Mas a grande aposta de Bolsonaro e seus aliados era a retomada da economia pós-pandemia. Com a gradual retomada das atividades presenciais, a tendência era que a economia mundial pudesse gerar uma demanda que impulsionaria o crescimento do Brasil neste ano, atenuando a crise social e melhorando a avaliação do governo Bolsonaro. No entanto, no meio do caminho, havia Putin.
A invasão russa à Ucrânia, para além de condenável política e moralmente, trará consequências duradouras para a economia mundial. A retomada do crescimento econômico mundial pode ser comprometida pela instabilidade na oferta de gás e petróleo geradas pelo conflito e pelas sanções impostas à Rússia pelos países ocidentais. O aumento do preço do barril do petróleo, por exemplo, tem impacto direto sobre o Brasil. O reajuste dos combustíveis, anunciado na última semana pela Petrobras, é consequência direta da criminosa política de paridade de preços internacionais e afetará em cheio as expectativas de crescimento da economia brasileira.
O aumento da taxa básica de juros nos Estados Unidos também trará consequências para o Brasil. O Banco Central já anunciou a elevação da taxa Selic em 1% e a tendência é que ela suba ainda mais nos próximos meses. Com isso, o crédito fica mais caro, os investimentos produtivos se retraem e a geração de empregos fica comprometida. A revisão da expectativa de crescimento da economia brasileira por diferentes organismos financeiros, mostra que a principal aposta de Bolsonaro pode ser frustrada.
O ambiente econômico não é o único fator em uma eleição. Os resultados de 2018, inclusive, confirmam essa leitura. Mas é impossível negar que tenha importância. Com o aprofundamento da crise social, da fome, da inflação e do custo de vida em geral, os eleitores buscam alternativas na oposição. Lula, que já era o favorito, pode ser diretamente beneficiado pelos efeitos da guerra na Ucrânia na economia brasileira e do desgaste do governo.

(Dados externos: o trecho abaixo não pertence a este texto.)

==> src/rtl/checker_mem_pkg.sv <==
// ----------------------------------------------------------------------------
// checker_mem_pkg
// Shared definitions for the checker's split word memory: address widths,
// the fetch FSM state encoding and the per-beat tag carried alongside a read.
// Also usable by the Wishbone-to-RAM write adapter.
//
// The memory is 2^MEM_WADR_W 32-bit words. Bank 0 holds the even words and
// bank 1 holds the odd words, each at index word_address >> 1.
// ----------------------------------------------------------------------------
package checker_mem_pkg;

    localparam int MEM_WADR_W = 13;
    localparam int MEM_RADR_W = MEM_WADR_W - 1;
    localparam int MEM_LEN_W  = 8;

    typedef enum logic [1:0] {
        ST_IDLE  = 2'd0,
        ST_RUN   = 2'd1,
        ST_DRAIN = 2'd2
    } fetch_state_e;

    // swap: the beat started on an odd word, so bank 1 holds the low word.
    // last: final beat of the burst.
    typedef struct packed {
        logic swap;
        logic last;
    } beat_tag_t;

    // Assemble the 64-bit window {word a+1, word a} from the two bank outputs.
    function automatic logic [63:0] beat_window(input logic        swap,
                                                input logic [31:0] b0,
                                                input logic [31:0] b1);
        return swap ? {b0, b1} : {b1, b0};
    endfunction

endpackage

==> src/rtl/checker_mem_fetch_if.sv <==
// ----------------------------------------------------------------------------
// checker_mem_fetch_if
// Burst request channel and 64-bit beat stream of the checker memory fetch
// stage. Signal names keep the fetch block's point of view (_i into the
// fetch block, _o out of it).
//
//   req_valid_i / req_ready_o  request handshake
//   req_adr_i                  start 32-bit word address
//   req_len_i                  beats minus one
//   dat_valid_o / dat_ready_i  beat handshake
//   dat_o                      {word a+1, word a}
//   dat_last_o                 final beat of the burst
//
// Modports: slave = fetch block, master = requester / consumer side.
// ----------------------------------------------------------------------------
interface checker_mem_fetch_if #(
    parameter int WADR_W = checker_mem_pkg::MEM_WADR_W,
    parameter int LEN_W  = checker_mem_pkg::MEM_LEN_W
);
    logic              req_valid_i;
    logic              req_ready_o;
    logic [WADR_W-1:0] req_adr_i;
    logic [LEN_W-1:0]  req_len_i;
    logic              dat_valid_o;
    logic              dat_ready_i;
    logic [63:0]       dat_o;
    logic              dat_last_o;

    modport slave (
        input  req_valid_i, req_adr_i, req_len_i, dat_ready_i,
        output req_ready_o, dat_valid_o, dat_o, dat_last_o
    );

    modport master (
        output req_valid_i, req_adr_i, req_len_i, dat_ready_i,
        input  req_ready_o, dat_valid_o, dat_o, dat_last_o
    );
endinterface

==> src/rtl/checker_fetch_fifo2.sv <==
// ----------------------------------------------------------------------------
// checker_fetch_fifo2
// Two-entry valid/ready FIFO. The head entry drives the output directly from
// storage, so the output holds steady while the consumer stalls.
//
//   clk_i, rst_ni   clock, asynchronous active-low reset
//   push_i          write push_data_i this cycle (caller guarantees space,
//                   a push on a full FIFO is legal only together with a pop)
//   pop_ready_i     consumer ready
//   pop_valid_o     head entry valid
//   pop_data_o      head entry
//   count_o         occupancy, 0..2
// ----------------------------------------------------------------------------
module checker_fetch_fifo2 #(
    parameter int WIDTH = 65
) (
    input  logic             clk_i,
    input  logic             rst_ni,
    input  logic             push_i,
    input  logic [WIDTH-1:0] push_data_i,
    input  logic             pop_ready_i,
    output logic             pop_valid_o,
    output logic [WIDTH-1:0] pop_data_o,
    output logic [1:0]       count_o
);
    logic [WIDTH-1:0] mem_q [2];
    logic             rd_ptr_q;
    logic             wr_ptr_q;
    logic [1:0]       count_q;
    logic             do_pop;

    assign do_pop      = (count_q != 2'd0) && pop_ready_i;
    assign pop_valid_o = (count_q != 2'd0);
    assign pop_data_o  = mem_q[rd_ptr_q];
    assign count_o     = count_q;

    always_ff @(posedge clk_i or negedge rst_ni) begin
        if (!rst_ni) begin
            mem_q[0] <= '0;
            mem_q[1] <= '0;
            rd_ptr_q <= 1'b0;
            wr_ptr_q <= 1'b0;
            count_q  <= 2'd0;
        end else begin
            // When full, wr_ptr equals rd_ptr: the slot being popped is
            // the one overwritten, so push+pop on full keeps count at 2.
            if (push_i) begin
                mem_q[wr_ptr_q] <= push_data_i;
                wr_ptr_q        <= ~wr_ptr_q;
            end
            if (do_pop) begin
                rd_ptr_q <= ~rd_ptr_q;
            end
            count_q <= count_q + 2'(push_i) - 2'(do_pop);
        end
    end

endmodule

==> src/rtl/checker_mem_fetch.sv <==
// ----------------------------------------------------------------------------
// checker_mem_fetch
// Read-side streaming stage for the checker's split word memory. Accepts a
// burst request (start word a, len+1 beats) and streams 64-bit windows
// {word a+1, word a}, stepping a by 2 per beat, over a valid/ready stream.
//
//   sys_clk, sys_rst_n   clock, asynchronous active-low reset
//   fetch_if (slave)     request channel and beat stream
//   ram_adr_b0_o         bank 0 (even words) read address, registered
//   ram_adr_b1_o         bank 1 (odd words) read address, registered
//   ram_dat_b0_i/_b1_i   bank read data, one cycle after the address
//   busy_o               high whenever the FSM is not idle
//   err_o                (CHECKER_FETCH_BOUND_EN only) sticky out-of-range flag
//
// Build option CHECKER_FETCH_BOUND_EN: a request that would run past the top
// of memory is accepted but issues no reads and sets err_o; otherwise
// addresses wrap modulo 2^WADR_W.
// ----------------------------------------------------------------------------
module checker_mem_fetch
    import checker_mem_pkg::*;
#(
    parameter int WADR_W = MEM_WADR_W,
    parameter int RADR_W = MEM_RADR_W,
    parameter int LEN_W  = MEM_LEN_W
) (
    input  logic              sys_clk,
    input  logic              sys_rst_n,
    checker_mem_fetch_if.slave fetch_if,
    output logic [RADR_W-1:0] ram_adr_b0_o,
    output logic [RADR_W-1:0] ram_adr_b1_o,
    input  logic [31:0]       ram_dat_b0_i,
    input  logic [31:0]       ram_dat_b1_i,
    output logic              busy_o
`ifdef CHECKER_FETCH_BOUND_EN
    ,
    output logic              err_o
`endif
);
    fetch_state_e      state_q;
    logic              req_ready_q;
    logic              busy_q;
    logic [WADR_W-1:0] cur_adr_q;
    logic [WADR_W-1:0] nxt_adr_d;
    logic [LEN_W-1:0]  remaining_q;
    logic [RADR_W-1:0] adr_b0_q;
    logic [RADR_W-1:0] adr_b1_q;
    logic              inflight_q;
    beat_tag_t         tag_q;

    logic              accept;
    logic              pop;
    logic              issue;
    logic [63:0]       ret_window;
    logic              fifo_valid;
    logic [64:0]       fifo_dout;
    logic [1:0]        fifo_count;

    // Bank 0 supplies word a when a is even, word a+1 when a is odd.
    function automatic logic [RADR_W-1:0] b0_index(input logic [WADR_W-1:0] a);
        logic [WADR_W-1:0] a1;
        a1 = a + WADR_W'(1);
        return a1[WADR_W-1:1];
    endfunction

    function automatic logic [RADR_W-1:0] b1_index(input logic [WADR_W-1:0] a);
        return a[WADR_W-1:1];
    endfunction

    assign accept    = req_ready_q && fetch_if.req_valid_i;
    assign pop       = fifo_valid && fetch_if.dat_ready_i;
    assign nxt_adr_d = cur_adr_q + WADR_W'(2);

    // Credit: beats already buffered plus the one coming back from the RAM,
    // less the one leaving this cycle, must leave room for one more.
    assign issue = (state_q == ST_RUN) &&
                   ((3'(fifo_count) + 3'(inflight_q)) < (3'd2 + 3'(pop)));

`ifdef CHECKER_FETCH_BOUND_EN
    localparam int LW = WADR_W + LEN_W + 2;
    logic [LW-1:0] last_word;
    logic          out_of_range;
    logic          err_q;

    // Last word touched is a + 2*(len+1) - 1 = a + 2*len + 1.
    assign last_word    = LW'(fetch_if.req_adr_i) + (LW'(fetch_if.req_len_i) << 1) + LW'(1);
    assign out_of_range = |last_word[LW-1:WADR_W];
    assign err_o        = err_q;
`endif

    // The RAM address registers always point at the next beat to issue, so
    // the RAM reads it in the same cycle the issue decision is taken and the
    // data returns on the following cycle.
    always_ff @(posedge sys_clk or negedge sys_rst_n) begin
        if (!sys_rst_n) begin
            state_q     <= ST_IDLE;
            req_ready_q <= 1'b1;
            busy_q      <= 1'b0;
            cur_adr_q   <= '0;
            remaining_q <= '0;
            adr_b0_q    <= '0;
            adr_b1_q    <= '0;
            inflight_q  <= 1'b0;
            tag_q       <= '0;
`ifdef CHECKER_FETCH_BOUND_EN
            err_q       <= 1'b0;
`endif
        end else begin
            inflight_q <= issue;
            if (issue) begin
                tag_q <= '{swap: cur_adr_q[0], last: (remaining_q == '0)};
            end

            case (state_q)
                ST_IDLE: begin
                    if (accept) begin
                        cur_adr_q   <= fetch_if.req_adr_i;
                        remaining_q <= fetch_if.req_len_i;
                        adr_b0_q    <= b0_index(fetch_if.req_adr_i);
                        adr_b1_q    <= b1_index(fetch_if.req_adr_i);
                        req_ready_q <= 1'b0;
                        busy_q      <= 1'b1;
`ifdef CHECKER_FETCH_BOUND_EN
                        err_q       <= out_of_range;
                        // Out-of-range bursts skip RUN; DRAIN finds nothing
                        // pending and returns to IDLE on the next edge.
                        state_q     <= out_of_range ? ST_DRAIN : ST_RUN;
`else
                        state_q     <= ST_RUN;
`endif
                    end
                end
                ST_RUN: begin
                    if (issue) begin
                        cur_adr_q <= nxt_adr_d;
                        adr_b0_q  <= b0_index(nxt_adr_d);
                        adr_b1_q  <= b1_index(nxt_adr_d);
                        if (remaining_q == '0) begin
                            state_q <= ST_DRAIN;
                        end else begin
                            remaining_q <= remaining_q - LEN_W'(1);
                        end
                    end
                end
                ST_DRAIN: begin
                    if (!inflight_q && (fifo_count == 2'd0)) begin
                        state_q     <= ST_IDLE;
                        req_ready_q <= 1'b1;
                        busy_q      <= 1'b0;
                    end
                end
                default: begin
                    state_q     <= ST_IDLE;
                    req_ready_q <= 1'b1;
                    busy_q      <= 1'b0;
                end
            endcase
        end
    end

    assign ret_window = beat_window(tag_q.swap, ram_dat_b0_i, ram_dat_b1_i);

    checker_fetch_fifo2 #(
        .WIDTH(65)
    ) u_fifo (
        .clk_i       (sys_clk),
        .rst_ni      (sys_rst_n),
        .push_i      (inflight_q),
        .push_data_i ({tag_q.last, ret_window}),
        .pop_ready_i (fetch_if.dat_ready_i),
        .pop_valid_o (fifo_valid),
        .pop_data_o  (fifo_dout),
        .count_o     (fifo_count)
    );

    assign fetch_if.req_ready_o = req_ready_q;
    assign fetch_if.dat_valid_o = fifo_valid;
    assign fetch_if.dat_o       = fifo_dout[63:0];
    // Stale last bits stay in storage after a burst; only show them with valid.
    assign fetch_if.dat_last_o  = fifo_valid && fifo_dout[64];
    assign ram_adr_b0_o         = adr_b0_q;
    assign ram_adr_b1_o         = adr_b1_q;
    assign busy_o               = busy_q;

endmodule
==> src/flat_wrapper.sv <==
// flat-port wrapper written by rule: the top's interface ports become plain ports
module checker_mem_fetch_flat import checker_mem_pkg::*;
#(
    parameter int WADR_W = MEM_WADR_W,
    parameter int RADR_W = MEM_RADR_W,
    parameter int LEN_W  = MEM_LEN_W
)
  (sys_clk, sys_rst_n, ram_adr_b0_o, ram_adr_b1_o, ram_dat_b0_i, ram_dat_b1_i, busy_o, fetch_if_req_valid_i, fetch_if_req_adr_i, fetch_if_req_len_i, fetch_if_dat_ready_i, fetch_if_req_ready_o, fetch_if_dat_valid_o, fetch_if_dat_o, fetch_if_dat_last_o);
  checker_mem_fetch_if #(.WADR_W(WADR_W), .LEN_W(LEN_W)) fetch_if_i ();
  input  logic sys_clk;
  input  logic sys_rst_n;
  output logic [RADR_W-1:0] ram_adr_b0_o;
  output logic [RADR_W-1:0] ram_adr_b1_o;
  input  logic [31:0] ram_dat_b0_i;
  input  logic [31:0] ram_dat_b1_i;
  output logic busy_o;
  input wire logic [$bits(fetch_if_i.req_valid_i)-1:0] fetch_if_req_valid_i;
  input wire logic [$bits(fetch_if_i.req_adr_i)-1:0] fetch_if_req_adr_i;
  input wire logic [$bits(fetch_if_i.req_len_i)-1:0] fetch_if_req_len_i;
  input wire logic [$bits(fetch_if_i.dat_ready_i)-1:0] fetch_if_dat_ready_i;
  output wire logic [$bits(fetch_if_i.req_ready_o)-1:0] fetch_if_req_ready_o;
  output wire logic [$bits(fetch_if_i.dat_valid_o)-1:0] fetch_if_dat_valid_o;
  output wire logic [$bits(fetch_if_i.dat_o)-1:0] fetch_if_dat_o;
  output wire logic [$bits(fetch_if_i.dat_last_o)-1:0] fetch_if_dat_last_o;
  assign fetch_if_i.req_valid_i = fetch_if_req_valid_i;
  assign fetch_if_i.req_adr_i = fetch_if_req_adr_i;
  assign fetch_if_i.req_len_i = fetch_if_req_len_i;
  assign fetch_if_i.dat_ready_i = fetch_if_dat_ready_i;
  assign fetch_if_req_ready_o = fetch_if_i.req_ready_o;
  assign fetch_if_dat_valid_o = fetch_if_i.dat_valid_o;
  assign fetch_if_dat_o = fetch_if_i.dat_o;
  assign fetch_if_dat_last_o = fetch_if_i.dat_last_o;
  checker_mem_fetch #(.WADR_W(WADR_W), .RADR_W(RADR_W), .LEN_W(LEN_W)) u_core (.sys_clk(sys_clk), .sys_rst_n(sys_rst_n), .fetch_if(fetch_if_i), .ram_adr_b0_o(ram_adr_b0_o), .ram_adr_b1_o(ram_adr_b1_o), .ram_dat_b0_i(ram_dat_b0_i), .ram_dat_b1_i(ram_dat_b1_i), .busy_o(busy_o));
endmodule
==> config.mk <==
export PLATFORM = sky130hd
export DESIGN_NAME = checker_mem_fetch_flat
export DESIGN_NICKNAME = d
export VERILOG_FILES = /design/src/rtl/checker_mem_pkg.sv /design/src/rtl/checker_mem_fetch_if.sv /design/src/rtl/checker_fetch_fifo2.sv /design/src/rtl/checker_mem_fetch.sv /design/src/flat_wrapper.sv
export SDC_FILE = /design/constraint.sdc
export NUM_CORES = 1
export LEC_CHECK = 0
export CELL_PAD_IN_SITES_DETAIL_PLACEMENT = 1
export CELL_PAD_IN_SITES_GLOBAL_PLACEMENT = 2
export CORE_MARGIN = 1.5
export CORE_UTILIZATION = 35
export CTS_CLUSTER_DIAMETER = 60
export CTS_CLUSTER_SIZE = 24
export DETAILED_ROUTE_END_ITERATION = 6
export PLACE_DENSITY = 0.95
export REMOVE_ABC_BUFFERS = 1
export SLEW_MARGIN = 30
export SYNTH_ARGS = -nofsm -noshare
export SYNTH_HDL_FRONTEND = slang
export SYNTH_SLANG_ARGS = --single-unit
export TNS_END_PERCENT = 5
==> constraint.sdc <==
create_clock -name sys_clk -period 5.96 [get_ports sys_clk]
set_input_delay 0.894 -clock sys_clk [delete_from_list [all_inputs] [get_ports sys_clk]]
set_output_delay 0.894 -clock sys_clk [all_outputs]
set_load 0.05 [all_outputs]
==> summary.txt <==
Min path
  • Worst hold path endpoint: u_core.u_fifo.mem_q[75]
  • Worst Hold Launch: u_core.u_fifo.mem_q[75]
  • Worst Hold Path Cells: 2
  • Hold Crit Class: register to register

Timing
  • Hold_ws: around 0.47 ns
  • Final Hold Fails: 0
  • Slew margin rel.: 37.3%
  • Setup violators final: 0
  • Final Cycle Share: between 50% and 60%
  • Setup tns final: 0 ns
  • Worst Skew: roughly 0.0098 ns
  • Actual slew at the worst max-slew pin: 0.941 ns
  • Minimum clock period: ~3.4 ns
  • Final max-slew violation count: 0
  • Max Freq: roughly 300 MHz
  • RSZ-0062 raised after global routing: no

Global route
  • All-Layer GR Usage: a little under a fifth
  • First-pass GRT wire length: 37,200 microns
  • Vias in the first global route: about 7,100
  • Total grt overflow: 0
  • Initial antenna violation count: 0
  • Largest net degree at the start of global routing: 88

Yosys
  • Largest family of logic cells by synthesized area: multiplexers
  • Post-synth design cell area: 0.00859 sq mm
  • Synth area leader: dfrtp_1
  • Synth cell types: 48
  • Leading cell types by count after synthesis: 173 x dfrtp_1, 96 x o21ai_0, 95 x nand2_1
  • Synthesized flop and latch total: roughly 170
  • Synthesized instance count: about 840
  • Post-synth EDFFs: 0
  • Simple-gate area share of the yosys netlist: between 10% and 20%
  • Largest cells by area after synthesis: dfrtp_1 50%, mux2_2 10%, mux2i_1 7.7%
  • Post-synthesis mux area share: 18.0%
  • Register area share after synthesis: about half
  • Most instantiated library cell after synthesis: dfrtp_1
  • Synth Area in Adders: 1.17%
  • Yosys warns: 0
  • Syn_area_per_cell: approximately 10 sq um
  • Top-area cell type share of the netlist area: around 50%
  • Post-synthesis compound-gate area fraction: roughly 12%
  • Synth Area in XOR/XNOR: 2.34%
  • Async SR Flop Fraction: 100%
  • Main synth FF type: dfrtp_1

Drt
  • Routed Wire Length: approximately 23,000 microns
  • Initial drt markers: approximately 250
  • DRT Pass-1 Iters: 4
  • Final ANT Viol Nets: 0
  • DR vias: 6,646
  • Residual DRC: 0
  • Detail-routed via count per cell: ~5
  • DR WL/cell: ~17 microns

Worst setup path
  • WS Path Type: register to primary output
  • Reg2reg setup slack: approximately 3.3 ns
  • Origin of the critical flop-to-flop path: u_core.state_q[1]
  • Worst-path maximum fanout: 46
  • Reg2Reg Depth: 11
  • Critical path data required time: between 5 and 6 ns
  • Critical path launch point type: register
  • Type of destination of the critical path: primary output
  • Crit path DAT: 2.53 ns
  • Reg2reg end: u_core.ram_adr_b0_o[9]

Clock tree
  • Clk_lat worst skew: around 0.43 ns
  • Clk slew on worst S/H paths: around 0.060 ns
  • CTS Buf Count: 17
  • Clk buf depth: 2
  • CTS sink count: ~170
  • CTS tree: built
  • H-tree Lvls: 4
  • Post-CTS Setup Bufs: 0
  • Hold-fix buffers, CTS: 0
  • Clk root buf: clkbuf_16
  • Post-CTS sizing: 0

Floorplanning
  • Die area: approximately 0.025 sq mm
  • Die span in x: around 160 microns
  • Ports: around 180
  • Row Count: between 50 and 60
  • Initial Util: a little over a third
  • Core area: approximately 0.024 sq mm
  • Die height: about 160 microns

Flow run
  • Max cap viols: 0

Run status
  • Status: finished, final reports clean

Place
  • Detailed placement HPWL: between 15,000 and 20,000 microns
  • IO Port Bufs: 180
  • Final GP Congestion: 0.789

Finish
  • Fillers: 2,664
  • Nets: 1,084
  • Diodes inserted: 0
  • Share of post-route cells with drive strength above 1: between 10% and 20%
  • Layout Area Growth over Synthesis: 30.5%
==> cell type report <==
type                    count  area, sq um  share of cell area, %
well taps                 324          405                   3.62
repair buffers            189         1890                   16.9
multi-input cells         594         3890                   34.7
clock inverters            12          151                   1.35
clock buffers              20          467                   4.16
inverters                  11         41.3                  0.368
flip-flops and latches    174         4360                   38.9
==> cells by family after synthesis <==
kind of cell               Yosys count
AOI/OAI and AO/OA                  193
xor gates and xnor gates            23
adders and majority gates            8
buffers and inverters               76
DFF                                174
muxes                              145
and+or+nand+nor                    225
==> worst max-delay path, stage by stage (launching register included) <==
cell and delay (ns):
dfrtp_4 0.64, buf_16 0.29, mux2_2 0.40, clkdlybuf4s50_1 0.71
==> per-stage QoR <==
step                      instance area (sq um)  std cells  utilization (%)  setup WS, ns
after floorplan                            8270        779                -          2.54
after global placement                    10600       1291             43.7          2.71
after detailed placement                  10600       1291             43.7          2.69
after CTS                                 11200       1323             46.2          2.33
after global routing                      11200       1324             46.4          2.46
final                                     11200       1324             46.4          2.54
==> worst max-delay path by stage <==
stage                                 from                    end  slack, ns  depth (start not counted)
floorplan           u_core.u_fifo.rd_ptr_q    fetch_if_dat_last_o       2.54                          2
global placement      fetch_if_dat_ready_i  u_core.remaining_q[0]       2.71                          9
detailed placement    fetch_if_dat_ready_i  u_core.remaining_q[0]       2.69                          9
CTS                 u_core.u_fifo.rd_ptr_q    fetch_if_dat_last_o       2.33                          3
global route        u_core.u_fifo.rd_ptr_q      fetch_if_dat_o[3]       2.46                          3
finish              u_core.u_fifo.rd_ptr_q      fetch_if_dat_o[3]       2.54                          3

Sem retomada do crescimento econômico, só resta a Bolsonaro suas medidas eleitoreiras. Elas terão um impacto na melhora de sua imagem, especialmente junto aos eleitores mais pobres, como já demonstram pesquisas recentes. Mas podem não ser suficientes para gerar uma sensação de melhoria das condições de vida capaz de diminuir a rejeição do presidente. Sem um crescimento econômico robusto, a crise social pode continuar. Sem querer, Putin pode estar ajudando a colocar fim ao pesadelo bolsonarista no Brasil.